Integration of support vector machines and mean-variance optimization for capital allocation

Abstract

This work introduces a novel methodology for portfolio optimization that is the first to integrate support vector machines (SVMs) with cardinality-constrained mean–variance optimization. We propose augmenting cardinality-constrained mean–variance optimization with a preference for portfolios with the property that a low-dimensional hyperplane can separate assets eligible for investment from those ineligible. We present convex mixed-integer quadratic programming models that jointly select a portfolio and a separating hyperplane. This joint selection optimizes a tradeoff between risk-adjusted returns, hyperplane margin, and classification errors made by the hyperplane. The models are amenable to standard commercial branch-and-bound solvers, requiring no custom implementation.
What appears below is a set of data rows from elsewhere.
--- src/rtl/hex_count_source_if.sv ---
// Control inputs and display/pulse outputs of hex_count_source, grouped as one bundle.
// master = whoever drives the controls (bench or parent); slave = the counter itself.
interface hex_count_if;
  logic        en;
  logic        up;
  logic        clr;
  logic        load;
  logic [15:0] load_val;
  logic [3:0]  digit0;
  logic [3:0]  digit1;
  logic [3:0]  digit2;
  logic [3:0]  digit3;
  logic        step;
  logic        wrap;

  modport master (
    output en, up, clr, load, load_val,
    input  digit0, digit1, digit2, digit3, step, wrap
  );

  modport slave (
    input  en, up, clr, load, load_val,
    output digit0, digit1, digit2, digit3, step, wrap
  );
endinterface

--- src/rtl/hex_count_source.sv ---
// Prescaled four-digit up/down counter driving 7-segment digit nibbles, with step/wrap pulses.
// Define HEX_COUNT_BCD_EN for decimal digits (0000..9999); default build counts binary 0000..FFFF.
module hex_count_source #(
    parameter int PRESCALE = 50000000
) (
    input logic        clk,
    input logic        rst_n,
    hex_count_if.slave bus
);

    localparam logic [25:0] PRE_LAST = 26'(PRESCALE - 1);

`ifdef HEX_COUNT_BCD_EN
    localparam logic [15:0] CNT_MAX = 16'h9999;

    // Ripple a +1/-1 through decimal nibbles; each nibble wraps 9<->0 and passes a carry/borrow.
    function automatic logic [15:0] count_next(input logic [15:0] c, input logic dir_up);
        logic [15:0] r;
        logic        carry;
        logic [3:0]  nib;
        r     = c;
        carry = 1'b1;
        for (int i = 0; i < 4; i++) begin
            nib = c[4*i +: 4];
            if (carry) begin
                if (dir_up) begin
                    if (nib >= 4'd9) nib = 4'd0;
                    else begin
                        nib   = nib + 4'd1;
                        carry = 1'b0;
                    end
                end else begin
                    if (nib == 4'd0) nib = 4'd9;
                    else begin
                        nib   = nib - 4'd1;
                        carry = 1'b0;
                    end
                end
            end
            r[4*i +: 4] = nib;
        end
        return r;
    endfunction

    function automatic logic [15:0] legalise(input logic [15:0] v);
        logic [15:0] r;
        r = v;
        for (int i = 0; i < 4; i++) begin
            if (v[4*i +: 4] > 4'd9) r[4*i +: 4] = 4'd9;
        end
        return r;
    endfunction
`else
    localparam logic [15:0] CNT_MAX = 16'hFFFF;

    function automatic logic [15:0] count_next(input logic [15:0] c, input logic dir_up);
        return dir_up ? c + 16'd1 : c - 16'd1;
    endfunction

    function automatic logic [15:0] legalise(input logic [15:0] v);
        return v;
    endfunction
`endif

    logic [25:0] pre_q,   pre_d;
    logic [15:0] count_q, count_d;
    logic        step_q,  step_d;
    logic        wrap_q,  wrap_d;
    logic        step_evt;

    assign step_evt = bus.en && (pre_q == PRE_LAST);

    // clr beats load beats step; a step landing on a clr/load edge is dropped.
    always_comb begin
        pre_d   = pre_q;
        count_d = count_q;
        step_d  = 1'b0;
        wrap_d  = 1'b0;
        if (bus.clr) begin
            pre_d   = '0;
            count_d = '0;
        end else if (bus.load) begin
            pre_d   = '0;
            count_d = legalise(bus.load_val);
        end else if (step_evt) begin
            pre_d   = '0;
            count_d = count_next(count_q, bus.up);
            step_d  = 1'b1;
            wrap_d  = bus.up ? (count_q == CNT_MAX) : (count_q == 16'h0000);
        end else if (bus.en) begin
            pre_d = pre_q + 26'd1;
        end
    end

    always_ff @(posedge clk or negedge rst_n) begin
        if (!rst_n) begin
            pre_q   <= '0;
            count_q <= '0;
            step_q  <= 1'b0;
            wrap_q  <= 1'b0;
        end else begin
            pre_q   <= pre_d;
            count_q <= count_d;
            step_q  <= step_d;
            wrap_q  <= wrap_d;
        end
    end

    assign bus.digit0 = count_q[3:0];
    assign bus.digit1 = count_q[7:4];
    assign bus.digit2 = count_q[11:8];
    assign bus.digit3 = count_q[15:12];
    assign bus.step   = step_q;
    assign bus.wrap   = wrap_q;

endmodule
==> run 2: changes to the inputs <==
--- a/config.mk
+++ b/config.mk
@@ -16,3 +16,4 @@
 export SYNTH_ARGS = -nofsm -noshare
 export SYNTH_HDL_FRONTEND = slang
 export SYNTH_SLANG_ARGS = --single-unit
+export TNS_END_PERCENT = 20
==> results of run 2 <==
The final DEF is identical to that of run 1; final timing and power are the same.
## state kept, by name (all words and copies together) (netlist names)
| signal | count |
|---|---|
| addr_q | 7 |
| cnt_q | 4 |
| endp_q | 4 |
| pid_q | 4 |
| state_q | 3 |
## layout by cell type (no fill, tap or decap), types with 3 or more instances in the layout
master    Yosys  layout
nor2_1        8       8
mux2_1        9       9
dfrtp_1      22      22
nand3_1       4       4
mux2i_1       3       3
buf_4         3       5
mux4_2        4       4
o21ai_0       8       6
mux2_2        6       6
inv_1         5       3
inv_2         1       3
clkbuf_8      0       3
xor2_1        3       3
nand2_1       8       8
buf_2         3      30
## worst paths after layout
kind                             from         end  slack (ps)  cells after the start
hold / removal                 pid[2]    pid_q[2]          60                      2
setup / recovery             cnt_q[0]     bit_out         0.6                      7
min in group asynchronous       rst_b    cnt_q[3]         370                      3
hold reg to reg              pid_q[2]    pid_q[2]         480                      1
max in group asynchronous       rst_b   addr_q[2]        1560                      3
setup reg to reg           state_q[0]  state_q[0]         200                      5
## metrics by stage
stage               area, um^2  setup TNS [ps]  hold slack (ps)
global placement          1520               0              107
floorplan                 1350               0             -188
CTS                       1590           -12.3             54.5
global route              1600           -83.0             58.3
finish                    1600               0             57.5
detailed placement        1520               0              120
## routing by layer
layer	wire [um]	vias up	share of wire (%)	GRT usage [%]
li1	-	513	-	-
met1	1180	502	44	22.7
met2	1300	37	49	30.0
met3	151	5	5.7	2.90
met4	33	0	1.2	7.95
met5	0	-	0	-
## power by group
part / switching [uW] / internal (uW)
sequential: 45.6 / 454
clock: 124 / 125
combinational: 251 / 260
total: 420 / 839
### src/rtl/sc_pkg.sv
// Shared types and default sizing for the stochastic stream counter.
// The FSM state encoding lives here so the bench and checkers can decode it.
package sc_pkg;

    typedef enum logic {
        IDLE  = 1'b0,
        COUNT = 1'b1
    } sc_state_e;

    localparam int SC_N  = 12;
    localparam int SC_CH = 4;

endpackage

### src/rtl/sc_ch_acc.sv
// Per-channel ones-counter for one stochastic bit stream.
// The result includes the bit present this cycle, so the owner can capture it at the final window edge.
module sc_ch_acc
    import sc_pkg::*;
#(
    parameter int N = SC_N
) (
    input  logic       clock,
    input  logic       reset_n,
    input  logic       clr,
    input  logic       en,
    input  logic       bit_in,
    output logic [N:0] result
);

    logic [N:0] acc;

    // Clear wins over enable so a back-to-back window starts from zero.
    always_ff @(posedge clock or negedge reset_n) begin
        if (!reset_n) begin
            acc <= '0;
        end else if (clr) begin
            acc <= '0;
        end else if (en) begin
            acc <= acc + {{N{1'b0}}, bit_in};
        end
    end

    assign result = acc + {{N{1'b0}}, bit_in};

endmodule
==> src/rtl/gshare_pkg.sv <==
// Widths and the branch record shared by the gshare predictor and its training queue.
package gshare_pkg;

    localparam int PC_W   = 7;
    localparam int HIST_W = 7;

    typedef struct packed {
        logic [PC_W-1:0]   pc;
        logic [HIST_W-1:0] history;
        logic              taken;
    } branch_entry_t;

endpackage

==> src/rtl/branch_train_queue.sv <==
// In-order queue of in-flight predictions; pops the oldest on resolution and drives
// the predictor's training port, squashing wrong-path entries on a misprediction.
module branch_train_queue #(
    parameter int DEPTH  = 8,
    parameter int PC_W   = gshare_pkg::PC_W,
    parameter int HIST_W = gshare_pkg::HIST_W
) (
    input  logic                       clk,
    input  logic                       areset,
    input  logic                       predict_valid,
    input  logic [PC_W-1:0]            predict_pc,
    input  logic                       predict_taken,
    input  logic [HIST_W-1:0]          predict_history,
    output logic                       alloc_ready,
    output logic                       overflow,
    input  logic                       resolve_valid,
    input  logic                       resolve_taken,
    output logic                       resolve_err,
    output logic                       train_valid,
    output logic                       train_taken,
    output logic                       train_mispredicted,
    output logic [PC_W-1:0]            train_pc,
    output logic [HIST_W-1:0]          train_history,
    output logic [$clog2(DEPTH):0]     count
);

    import gshare_pkg::*;

    localparam int PTR_W = $clog2(DEPTH);
    localparam int CNT_W = PTR_W + 1;

    // Handshake: a prediction is accepted on the edge where predict_valid && alloc_ready.
    // There is no backpressure to the predictor; a prediction offered while full is
    // dropped and flagged by overflow. resolve_valid has no ready: it always targets the
    // oldest entry and is flagged by resolve_err when nothing is in flight.

    branch_entry_t entries [DEPTH];

    logic [PTR_W-1:0] head_q, tail_q;
    logic [CNT_W-1:0] count_q;

    logic             full;
    logic             pop;
    logic             mispred;
    logic             alloc;
    logic             drop;
    logic             empty_resolve;
    branch_entry_t    head_entry;
    logic [PTR_W-1:0] head_next, tail_next;
    logic [CNT_W-1:0] count_next;

    always_comb begin
        full          = (count_q == CNT_W'(DEPTH));
        head_entry    = entries[head_q];
        pop           = resolve_valid && (count_q != '0);
        empty_resolve = resolve_valid && (count_q == '0);
        mispred       = pop && (resolve_taken ^ head_entry.taken);
        // A prediction made alongside a misprediction is on the wrong path: neither
        // stored nor reported as an overflow.
        alloc         = predict_valid && !full && !mispred;
        drop          = predict_valid && full && !mispred;

        head_next  = head_q;
        tail_next  = tail_q;
        count_next = count_q;

        if (pop) begin
            head_next = head_q + PTR_W'(1);
        end
        if (alloc) begin
            tail_next = tail_q + PTR_W'(1);
        end

        if (mispred) begin
            tail_next  = head_q + PTR_W'(1);
            count_next = '0;
        end else begin
            count_next = count_q + CNT_W'(alloc) - CNT_W'(pop);
        end
    end

    always_ff @(posedge clk) begin
        if (areset) begin
            head_q             <= '0;
            tail_q             <= '0;
            count_q            <= '0;
            overflow           <= 1'b0;
            resolve_err        <= 1'b0;
            train_valid        <= 1'b0;
            train_taken        <= 1'b0;
            train_mispredicted <= 1'b0;
            train_pc           <= '0;
            train_history      <= '0;
        end else begin
            head_q      <= head_next;
            tail_q      <= tail_next;
            count_q     <= count_next;
            overflow    <= drop;
            resolve_err <= empty_resolve;
            train_valid <= pop;
            if (pop) begin
                train_taken        <= resolve_taken;
                train_mispredicted <= mispred;
                train_pc           <= head_entry.pc;
                train_history      <= head_entry.history;
            end
        end
    end

    // Entry payload is only ever read behind a valid count, so it carries no reset.
    always_ff @(posedge clk) begin
        if (alloc) begin
            entries[tail_q] <= '{pc: predict_pc, history: predict_history, taken: predict_taken};
        end
    end

    assign alloc_ready = !full;
    assign count       = count_q;

endmodule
We discuss the properties of the proposed optimization models and draw connections between existing portfolio optimization and SVM approaches. We develop a parameter selection strategy to address the selection of big-Ms and provide a financial interpretation of the proposed approach’s parameters. The parameter strategy yields valid big-M values, ensures the risk of the resulting portfolio is within a factor of the lowest possible risk, and produces informative hyperplanes for practitioners. The mathematical programming models and the associated parameter selection strategy are amenable to financial backtesting. The models are evaluated in-sample and out-of-sample on two distinct datasets in a rolling horizon backtesting framework. The portfolios resulting from the proposed approach display improved out-of-sample risk-adjusted returns compared to cardinality-constrained mean–variance optimization.